The strain-stress relationships for coherent in-plane strain in heterostructures with monoclinic crystal systems: β-(AlxGa1-x)2O3 on (h0l) β-Ga2O3 as example

We derive the relationship between the state of strain and stress in pseudomorphic epitaxial layers on a substrate with differing equilibrium lattice parameters under symmetry conserving conditions for the case of monoclinic crystal symmetry. We compare surface vectors across the template epitaxial layer interface and impose conditions of a stress-free epitaxial layer. As a result, we demonstrate the existence, in theory, of up to three possible unit cells that can establish on a given template. We demonstrate this approach for a special case of symmetry-conserving strain for a class of templates with (h0l) surface orientations. We use β-(AlxGa1-x)2O3 on (h0l) β-Ga2O3 as an example.

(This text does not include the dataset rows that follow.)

**src/rtl/distribute_1x2_credit_ctrl_pkg.sv**
```systemverilog
// Shared types for the 1x2 distribute credit controller: switch commands, FSM states and grant rule.
// PARTIAL_MULTICAST_EN selects split (per-branch) multicast instead of atomic multicast.
package distribute_pkg;

  localparam logic [1:0] CMD_NA   = 2'b00;
  localparam logic [1:0] CMD_LOW  = 2'b01;
  localparam logic [1:0] CMD_HIGH = 2'b10;
  localparam logic [1:0] CMD_DUP  = 2'b11;

  typedef enum logic {
    ST_IDLE = 1'b0,
    ST_HOLD = 1'b1
  } state_e;

  // Which pending branches may be issued this cycle given per-branch credit availability.
  function automatic logic [1:0] grant_f(input logic [1:0] pending, input logic [1:0] avail);
`ifdef PARTIAL_MULTICAST_EN
    return pending & avail;
`else
    if (pending == CMD_DUP) begin
      return (avail == 2'b11) ? CMD_DUP : CMD_NA;
    end
    return pending & avail;
`endif
  endfunction

endpackage

```
**src/rtl/distribute_1x2_credit_ctrl_counter.sv**
```systemverilog
// Saturating per-branch credit counter; starts full at MAX_CREDIT and flags returns that would overflow.
module distribute_credit_counter #(
  parameter int CREDIT_WIDTH = 4,
  parameter int MAX_CREDIT   = 8
) (
  input  logic                    clk,
  input  logic                    rst,
  input  logic                    i_consume,
  input  logic                    i_return,
  output logic [CREDIT_WIDTH-1:0] o_cnt,
  output logic                    o_avail,
  output logic                    o_overflow
);

  localparam logic [CREDIT_WIDTH-1:0] MAX_CNT = CREDIT_WIDTH'(MAX_CREDIT);
  localparam logic [CREDIT_WIDTH-1:0] ONE     = CREDIT_WIDTH'(1);

  logic [CREDIT_WIDTH-1:0] r_cnt;
  logic                    w_dec;
  logic                    w_inc;

  // A simultaneous consume and return cancel out and leave the count untouched.
  assign o_avail    = (r_cnt != '0);
  assign w_dec      = i_consume & ~i_return & o_avail;
  assign w_inc      = i_return & ~i_consume & (r_cnt != MAX_CNT);
  assign o_overflow = i_return & ~i_consume & (r_cnt == MAX_CNT);
  assign o_cnt      = r_cnt;

  always_ff @(posedge clk) begin
    if (rst) begin
      r_cnt <= MAX_CNT;
    end else if (w_dec) begin
      r_cnt <= r_cnt - ONE;
    end else if (w_inc) begin
      r_cnt <= r_cnt + ONE;
    end
  end

endmodule

```
**src/rtl/distribute_1x2_credit_ctrl.sv**
```systemverilog
// Credit-based scheduler feeding one 1x2 distribute switch; never issues to a branch without a credit.
// Build option: define PARTIAL_MULTICAST_EN to let a dest=11 packet issue its branches in separate cycles.
module distribute_1x2_credit_ctrl
  import distribute_pkg::*;
#(
  parameter int DATA_WIDTH    = 32,
  parameter int COMMAND_WIDTH = 2,
  parameter int CREDIT_WIDTH  = 4,
  parameter int MAX_CREDIT    = 8
) (
  input  logic                      clk,
  input  logic                      rst,
  input  logic                      i_valid,
  output logic                      i_ready,
  input  logic [DATA_WIDTH-1:0]     i_data_bus,
  input  logic [1:0]                i_dest,
  input  logic [1:0]                i_credit_return,
  output logic                      o_sw_en,
  output logic                      o_sw_valid,
  output logic [COMMAND_WIDTH-1:0]  o_sw_cmd,
  output logic [DATA_WIDTH-1:0]     o_sw_data_bus,
  output logic [2*CREDIT_WIDTH-1:0] o_credit_cnt,
  output logic                      o_credit_err
);

  state_e                  r_state;
  logic [1:0]              r_pending;
  logic [DATA_WIDTH-1:0]   r_data;
  logic                    r_ready;
  logic                    r_credit_err;

  logic                    w_accept;
  logic [1:0]              w_avail;
  logic [1:0]              w_overflow;
  logic [1:0]              w_grant;
  logic [1:0]              w_pending_nxt;
  logic [CREDIT_WIDTH-1:0] w_cnt_lo;
  logic [CREDIT_WIDTH-1:0] w_cnt_hi;

  // Handshake: a packet transfers on a cycle where i_valid and i_ready are both high;
  // i_ready is only high while nothing is held, so at most one packet is ever in flight.
  assign w_accept      = i_valid & r_ready;
  assign w_grant       = (r_state == ST_HOLD) ? grant_f(r_pending, w_avail) : CMD_NA;
  assign w_pending_nxt = r_pending & ~w_grant;

  distribute_credit_counter #(
    .CREDIT_WIDTH (CREDIT_WIDTH),
    .MAX_CREDIT   (MAX_CREDIT)
  ) u_cnt_lo (
    .clk        (clk),
    .rst        (rst),
    .i_consume  (w_grant[0]),
    .i_return   (i_credit_return[0]),
    .o_cnt      (w_cnt_lo),
    .o_avail    (w_avail[0]),
    .o_overflow (w_overflow[0])
  );

  distribute_credit_counter #(
    .CREDIT_WIDTH (CREDIT_WIDTH),
    .MAX_CREDIT   (MAX_CREDIT)
  ) u_cnt_hi (
    .clk        (clk),
    .rst        (rst),
    .i_consume  (w_grant[1]),
    .i_return   (i_credit_return[1]),
    .o_cnt      (w_cnt_hi),
    .o_avail    (w_avail[1]),
    .o_overflow (w_overflow[1])
  );

  always_ff @(posedge clk) begin
    if (rst) begin
      r_state      <= ST_IDLE;
      r_pending    <= 2'b00;
      r_data       <= '0;
      r_ready      <= 1'b0;
      r_credit_err <= 1'b0;
    end else begin
      r_credit_err <= r_credit_err | (|w_overflow);
      case (r_state)
        ST_IDLE: begin
          r_ready <= 1'b1;
          // A dest=00 packet is consumed and dropped without leaving IDLE.
          if (w_accept && (i_dest != 2'b00)) begin
            r_data    <= i_data_bus;
            r_pending <= i_dest;
            r_state   <= ST_HOLD;
            r_ready   <= 1'b0;
          end
        end
        ST_HOLD: begin
          r_pending <= w_pending_nxt;
          if (w_pending_nxt == 2'b00) begin
            r_state <= ST_IDLE;
            r_ready <= 1'b1;
          end
        end
        default: begin
          r_state <= ST_IDLE;
        end
      endcase
    end
  end

  // Switch outputs decode registered state only; all-zero whenever nothing is issued.
  assign i_ready       = r_ready;
  assign o_sw_en       = |w_grant;
  assign o_sw_valid    = |w_grant;
  assign o_sw_cmd      = COMMAND_WIDTH'(w_grant);
  assign o_sw_data_bus = (|w_grant) ? r_data : '0;
  assign o_credit_cnt  = {w_cnt_hi, w_cnt_lo};
  assign o_credit_err  = r_credit_err;

endmodule

```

We discuss the effects of composition x and surface orientation on the formation of three elastically stable unit cells, their strain and stress tensors, unit cell axes, unit cell volumes, lattice spacing, elastic potential energies, and stress-free directions. The previous paradigm for epitaxial layer growth where the only stress-free direction is perpendicular to the growing surface is not generally valid for low-symmetry materials. In the example here, we find that in addition to the stress-free growth direction for crystallographic planes with low Miller indices, two possible competing domains can exist with stress-free direction oblique to the surface of the template for almost all planes (h0l). We further demonstrate the effect of the orientation-dependent differently strained domains and calculate the strain-shifted anisotropic band-to-band transitions for β-(Al0.1Ga0.9)2O3 on (h0l) β-Ga2O3. We also provide examples for X-ray diffraction analyses which may help guiding the search for the occurrence of such differently strained unit cells in epitaxial layers grown by experiment, here by taking the (-201) surface orientation as case for demonstration.